Tuesday, July 19, 2011

Hello!

As representatives of TUSM's orientation committee, we welcome you to medical school. We look forward to working with you and helping you with the many and varied questions you're likely to have, especially in the next few months. We also feel as part of our education that it's important to consider the many factors which currently have an effect on our health care system. Students and faculty have come together to address this and are providing an opportunity for students to learn more about the impact of health disparities on our society. This will involve reading a book which illustrates the importance of understanding the socio-economic issues which affect access to health care and the importance of patient advocacy. The book is, The Working Poor: Invisible in America, by David K. Shipler.

During orientation, all incoming students will meet in small groups led by representatives of the second, third, and fourth year classes to discuss the book and the issues it raises about the patient-doctor relationship, our health care system, and the barriers to care which many of our patients face. We hope that by initiating an ongoing dialogue on the critical roles of health disparities and patient advocacy in medicine, Temple medical students will develop into physicians capable of providing all patients with the care they deserve.

You can purchase this book either on line or possibly in local bookstores. We look forward to hearing your opinion about it. If you have any questions, please feel free to contact mmherda@temple.edu

Sincerely,

Meagan Herda, Jarred Molitoris and Tiffany Lim


Discussion Questions for the Working Poor

1. "The profligate were the ones who stood out to Nancy [a case worker], who remembered a man requesting help to pay for prescription drugs. Pharmaceutical companies are willing to donate medicine that is nearly outdated, and she routinely worked overtime on the intricate paperwork needed to make the case in situations of particular need. But when she learned that this man had contracted to bring every available television channel into the comfort of his living room, she blew. 'I said I'm not gonna waste any time working on his $40 medicine bill if he's gonna spend $90 a month on cable.' "

Is this man getting cable irresponsible and selfish? Or is the situation more complicated than it looks? How easy is it to live life for long periods of time completely austerely? What kind of expectations for a baseline might stand in the way of upward mobility for an American who has been in the U.S. for generations, as opposed to recent immigrants--who may have come from countries where they lived without running water or electricity?


2. Chapter 9 discusses the problems and inequities of our American educational system.

"The education they are receiving doesn't open a vista on any expansion universe of possibilities. Unless they happen to find themselves in a classroom with an unusually gifted teacher, or in a home with an exceptionally visionary adult, their schooling limits them, narrows them, closes them down. If it offers a route out of the place they're in, they cannot see it. If it brings a reward, they cannot calculate it. So, as the educational machinery process them year after year, pushing them along on its conveyer belt towards graduation or less, they lose their imaginations about what can be." (239)

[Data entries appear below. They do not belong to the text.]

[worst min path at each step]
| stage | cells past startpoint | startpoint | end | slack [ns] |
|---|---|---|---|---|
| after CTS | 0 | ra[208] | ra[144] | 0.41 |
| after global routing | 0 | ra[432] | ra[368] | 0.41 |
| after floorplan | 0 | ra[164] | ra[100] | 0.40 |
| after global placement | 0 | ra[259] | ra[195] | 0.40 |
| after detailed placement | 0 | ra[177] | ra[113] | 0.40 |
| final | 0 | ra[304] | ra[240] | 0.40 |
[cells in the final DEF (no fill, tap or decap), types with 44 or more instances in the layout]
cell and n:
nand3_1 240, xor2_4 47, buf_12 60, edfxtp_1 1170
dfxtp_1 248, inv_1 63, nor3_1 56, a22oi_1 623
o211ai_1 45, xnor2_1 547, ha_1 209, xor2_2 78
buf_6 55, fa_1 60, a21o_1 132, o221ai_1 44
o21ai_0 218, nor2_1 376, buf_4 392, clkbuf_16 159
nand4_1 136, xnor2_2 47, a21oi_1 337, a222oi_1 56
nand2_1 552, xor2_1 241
What follows belongs to an exercise in optimizing a design on an open flow for small area; a production flow would make more cautious choices. The RTL was checked by simulation tests, not by an equivalence proof against the original design. Power and IR drop assume default switching activity.

==> flow/design.v (outline; a module is shown in full before it is edited, if it fits) <==
// module tr1_demod: 473 lines
// module tr1_mac: 333 lines
module tr1_demod (
    input  wire               clk,
    input  wire               rst,         
    input  wire               start,       
    input  wire [1:0]         car,         
    input  wire [1:0]         lc,          
    input  wire               in_valid,
    input  wire signed [11:0] in_sample,
    input  wire               finish,      
    output wire               lv_valid,
    output wire [1:0]         lv_count,    
    output reg  [5:0]         lv_data,     
    output wire               done,
    output wire [7:0]         status       
);
  // ...
==> flow/run.sh <==
#!/bin/bash
# synth_recipe.tcl (not shown) runs the flow's synth.tcl, then flattens the netlist and writes it again
# the make line also repeats each setting of config.mk as NAME=value (left out here)
make -C /OpenROAD-flow-scripts/flow DESIGN_CONFIG=/design/flow/config.mk WORK_HOME=/design/flow/orfs CLKGATE_MAP_FILE= SYNTH_SCRIPT=/design/flow/synth_recipe.tcl finish
==> flow/config.mk <==
export PLATFORM = sky130hd
export DESIGN_NAME = tr1_demod
export DESIGN_NICKNAME = tr1_demod
export VERILOG_FILES = /design/flow/design.v
export SDC_FILE = /design/flow/constraint.sdc
export NUM_CORES = 4
export LEC_CHECK = 0
export CAP_MARGIN = 20
export CORE_MARGIN = 2
export CORE_UTILIZATION = 40
export CTS_BUF_LIST = sky130_fd_sc_hd__clkbuf_8
export CTS_CLUSTER_DIAMETER = 60
export CTS_CLUSTER_SIZE = 18
export SLEW_MARGIN = 20
==> flow/constraint.sdc <==
create_clock -name core_clock -period 16.0 [get_ports {clk}]
set_input_delay 3.2000 -clock core_clock [delete_from_list [all_inputs] [get_ports {clk}]]
set_output_delay 3.2000 -clock core_clock [all_outputs]
set_load 0.01 [all_outputs]
==> impl_metrics.ini, run 1 <==
[final_layout]
final_util = 0.433
buffers = 126
design.seq.count = 277

[setup_path]
path_common_cell = fa_1
reg2regPathDepth = 39
crit_required_ns = 16.42
slowest_stage = or3_1

[power]
power_leader = combinational logic
finalPower_uw = 2750
clk-power_uw = 522

[sta]
final_max_slew_viol_count = 0

[synth]
synth-xor-area-share = 0.0978
ys_async_sr_fraction = 0
synth_top_family_by_area = adder cells
ys_top_cells_by_area = fa_1, dfxtp_1, edfxtp_1

[cts]
cts_tree = yes
cts-root-buf = clkbuf_8

[drt]
antenna_left = 0
route.detailed.drc = 0
highest-signal-layer = met5

[grt]
grt_pass1_vias = 20300
grt_pass1_wl_um = 123000

[place]
dp_hpwl_um = 59900

[die]
num_rows = 93

[min_path]
hp-class = reg2reg
min_path_cells = 2

[outcome]
outcome = timing/DRC/antenna clean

Shipler also writes that "the United States funds its schools largely through local property taxes, disparities between one community and the next are huge, and the poorest districts, which need the greatest services, cannot afford them." (240)

Discuss how the financing of our educational system could potentially keep the working poor from being upwardly mobile. Do programs like affirmative action make up for the shortcomings in the current system? Should efforts be more concentrated to making the system more equitable--so that inner city schools have the same access to resources found in public schools in affluent suburbs, such as after school programs, counselors, health lunches, etc?


3. Marquita's story (156) describes a vicious cycle:

Her mother is an alcoholic/addicted to drugs --> Marquita grows up with absent parents, resents parents for their addictions --> Gets pregnant the first time she has sex. Drops out of school to have the baby: "She never considered abortion, and her reasons echoed those often given by teenagers who see their babies as badges of maturity and autonomy: 'I could say to my mother, "Now I'm grown, I can do what I want to do, I can do this and that, I have some kind of little income, I have a little leverage right here.' --> Goes on welfare, poverty forces her to live in a seedy area infested with drugs --> fall into drugs

What other circumstances make the poor particularly vulnerable and traps them in a cycle of poverty? Why does Marquita get pregnant? What are the advantages of getting pregnant? How would an extensive support system prevent one from hitting "rock-bottom" as many of the people profiled in this book do?